State v. Waugh, ___ N.C. App. ___, 2021-NCCOA-102 (Apr. 6, 2021)

The defendant was convicted by a jury of one count of rape of a child, one count of indecent liberties with a child, and eight counts of sexual offense with a child, and he received four consecutive sentences. The defendant did not object to the testimony of the state’s expert witness at trial, but argued on appeal that it was plain error to allow the witness to testify that the victim’s symptoms, characteristics, and history were consistent with those of children who have been sexually abused. Under plain error review, the defendant must show that there was a fundamental error at trial, and that error had a probable impact on the jury’s determination that the defendant was guilty. The appellate court held that the defendant failed to make that showing in this case.

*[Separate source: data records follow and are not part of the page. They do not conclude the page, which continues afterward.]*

## src/rtl/conv_pkg.sv

```systemverilog
// Shared definitions for the power-of-two convolution row: weight-code layout, FSM encodings, beat math.
// Pure declarations; no latency or flow control of its own.
package conv_pkg;

    // Weight code is {en, sign, shift}; sign/en offsets count up from bit SHW.
    localparam int W_SHIFT = 0;
    localparam int W_SIGN  = 0;
    localparam int W_EN    = 1;

    typedef enum logic [1:0] {
        ST_IDLE = 2'd0,
        ST_LOAD = 2'd1,
        ST_RUN  = 2'd2
    } state_t;

    function automatic int nb(input int acc_w, input int dw);
        return acc_w / dw;
    endfunction

    function automatic int beat_w(input int acc_w, input int dw);
        return (nb(acc_w, dw) > 1) ? $clog2(nb(acc_w, dw)) : 1;
    endfunction

endpackage

```

## src/rtl/conv_tap_serial.sv

```systemverilog
// One tap: adds its signed power-of-two contribution to the passing partial beat, carry kept per tap.
// Combinational through the chain; carry and weight code registered.
// No flow control; the row advances a beat whenever i_vld is high.
module conv_tap_serial
    import conv_pkg::*;
#(
    parameter int DW    = 8,
    parameter int ACC_W = 16,
    parameter int SHW   = 3,
    parameter int BW    = 1
) (
    input  logic           clk,
    input  logic           rst,
    input  logic           i_we,
    input  logic [SHW+1:0] i_wcode,
    input  logic [DW-1:0]  i_x,
    input  logic [BW-1:0]  i_beat,
    input  logic           i_vld,
    input  logic [DW-1:0]  i_part,
    output logic [DW-1:0]  o_part
);

    localparam int SIGN_B = SHW + W_SIGN;
    localparam int EN_B   = SHW + W_EN;

    logic [SHW+1:0]   r_wcode;
    logic             r_carry;
    logic [ACC_W-1:0] w_p;
    logic [DW-1:0]    w_slice;
    logic [DW-1:0]    w_op;
    logic             w_en;
    logic             w_sign;
    logic             w_cin;
    logic [DW:0]      w_sum;

    assign w_en    = r_wcode[EN_B];
    assign w_sign  = r_wcode[SIGN_B];
    assign w_p     = ACC_W'(i_x) << r_wcode[W_SHIFT +: SHW];
    assign w_slice = DW'(w_p >> (DW * i_beat));

    // Negation is ~p + 1: invert every beat, inject the +1 as beat-0 carry-in.
    assign w_op   = !w_en ? '0 : (w_sign ? ~w_slice : w_slice);
    assign w_cin  = (i_beat == '0) ? (w_en & w_sign) : r_carry;
    assign w_sum  = {1'b0, i_part} + {1'b0, w_op} + {{DW{1'b0}}, w_cin};
    assign o_part = w_sum[DW-1:0];

    always_ff @(posedge clk) begin
        if (rst) begin
            r_wcode <= '0;
            r_carry <= 1'b0;
        end else begin
            if (i_we)
                r_wcode <= i_wcode;
            if (i_vld)
                r_carry <= w_sum[DW];
        end
    end

endmodule

```

## src/rtl/conv_row_pow2_serial.sv

```systemverilog
// K-tap 1-D convolution row with power-of-two weights, result emitted as NB beats LSB first.
// Beat b of a sample accepted in cycle t appears in cycle t+1+b.
// in_ready only while idle or on the last beat; output has no back-pressure.
module conv_row_pow2_serial
    import conv_pkg::*;
#(
    parameter int   K     = 7,
    parameter int   DW    = 8,
    parameter int   ACC_W = 16,
    parameter int   SHW   = 3,
    localparam int  BW    = beat_w(ACC_W, DW)
) (
    input  logic           clk,
    input  logic           rst,
    input  logic           cfg_start,
    input  logic           cfg_valid,
    input  logic [SHW+1:0] cfg_w,
    input  logic           in_valid,
    output logic           in_ready,
    input  logic [DW-1:0]  in_x,
    output logic           out_valid,
    output logic [DW-1:0]  out_data,
    output logic [BW-1:0]  out_beat,
    output logic           out_last,
    output logic [1:0]     state_o
);

    localparam int          NB        = nb(ACC_W, DW);
    localparam int          WCW       = (K > 1) ? $clog2(K) : 1;
    localparam logic [BW-1:0] LAST_BEAT = BW'(NB - 1);

    state_t         r_state;
    logic [WCW-1:0] r_wcnt;
    logic [DW-1:0]  r_x [K];
    logic           r_vld;
    logic [BW-1:0]  r_beat;

    logic           w_last;
    logic           w_ready;
    logic           w_acc;
    logic [K-1:0]   w_we;
    logic [DW-1:0]  w_part [K+1];

    assign w_last  = r_vld && (r_beat == LAST_BEAT);
    assign w_ready = (r_state == ST_RUN) && (!r_vld || w_last);
    // A sample coinciding with cfg_start is dropped.
    assign w_acc   = in_valid && w_ready && !cfg_start;

    always_ff @(posedge clk) begin
        if (rst) begin
            r_state <= ST_IDLE;
            r_wcnt  <= '0;
            r_vld   <= 1'b0;
            r_beat  <= '0;
            for (int k = 0; k < K; k++)
                r_x[k] <= '0;
        end else if (cfg_start) begin
            r_state <= ST_LOAD;
            r_wcnt  <= '0;
            r_vld   <= 1'b0;
            r_beat  <= '0;
            for (int k = 0; k < K; k++)
                r_x[k] <= '0;
        end else begin
            if (r_state == ST_LOAD && cfg_valid) begin
                if (r_wcnt == WCW'(K - 1)) begin
                    r_state <= ST_RUN;
                    r_wcnt  <= '0;
                end else begin
                    r_wcnt <= r_wcnt + WCW'(1);
                end
            end
            if (w_acc) begin
                for (int k = K - 1; k > 0; k--)
                    r_x[k] <= r_x[k-1];
                r_x[0] <= in_x;
                r_vld  <= 1'b1;
                r_beat <= '0;
            end else if (r_vld) begin
                if (w_last) begin
                    r_vld  <= 1'b0;
                    r_beat <= '0;
                end else begin
                    r_beat <= r_beat + BW'(1);
                end
            end
        end
    end

    assign w_part[0] = '0;

    for (genvar k = 0; k < K; k++) begin : g_tap
        assign w_we[k] = (r_state == ST_LOAD) && cfg_valid && !cfg_start && (r_wcnt == WCW'(k));

        conv_tap_serial #(
            .DW    (DW),
            .ACC_W (ACC_W),
            .SHW   (SHW),
            .BW    (BW)
        ) u_tap (
            .clk     (clk),
            .rst     (rst),
            .i_we    (w_we[k]),
            .i_wcode (cfg_w),
            .i_x     (r_x[k]),
            .i_beat  (r_beat),
            .i_vld   (r_vld),
            .i_part  (w_part[k]),
            .o_part  (w_part[k+1])
        );
    end

    assign in_ready  = w_ready;
    assign out_valid = r_vld;
    assign out_data  = r_vld ? w_part[K] : '0;
    assign out_beat  = r_beat;
    assign out_last  = w_last;
    assign state_o   = r_state;

endmodule
```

Assuming arguendo that allowing the expert’s testimony was error, the defendant failed to show that it had a probable impact on the jury’s findings. The court reviewed in detail the extensive trial testimony from both of the defendant’s daughters describing multiple instances of sexual abuse inflicted on them over a period of many years. The victim’s testimony was corroborated by several other witnesses who investigated the case, heard the victim disclose the abuse, or had an opportunity to counsel, examine, or treat the victim as a result of the abuse. “In light of the overwhelming evidence of Defendant’s guilt,” the court concluded that “even had the challenged testimony not been admitted, the jury probably would not have reached a different result.”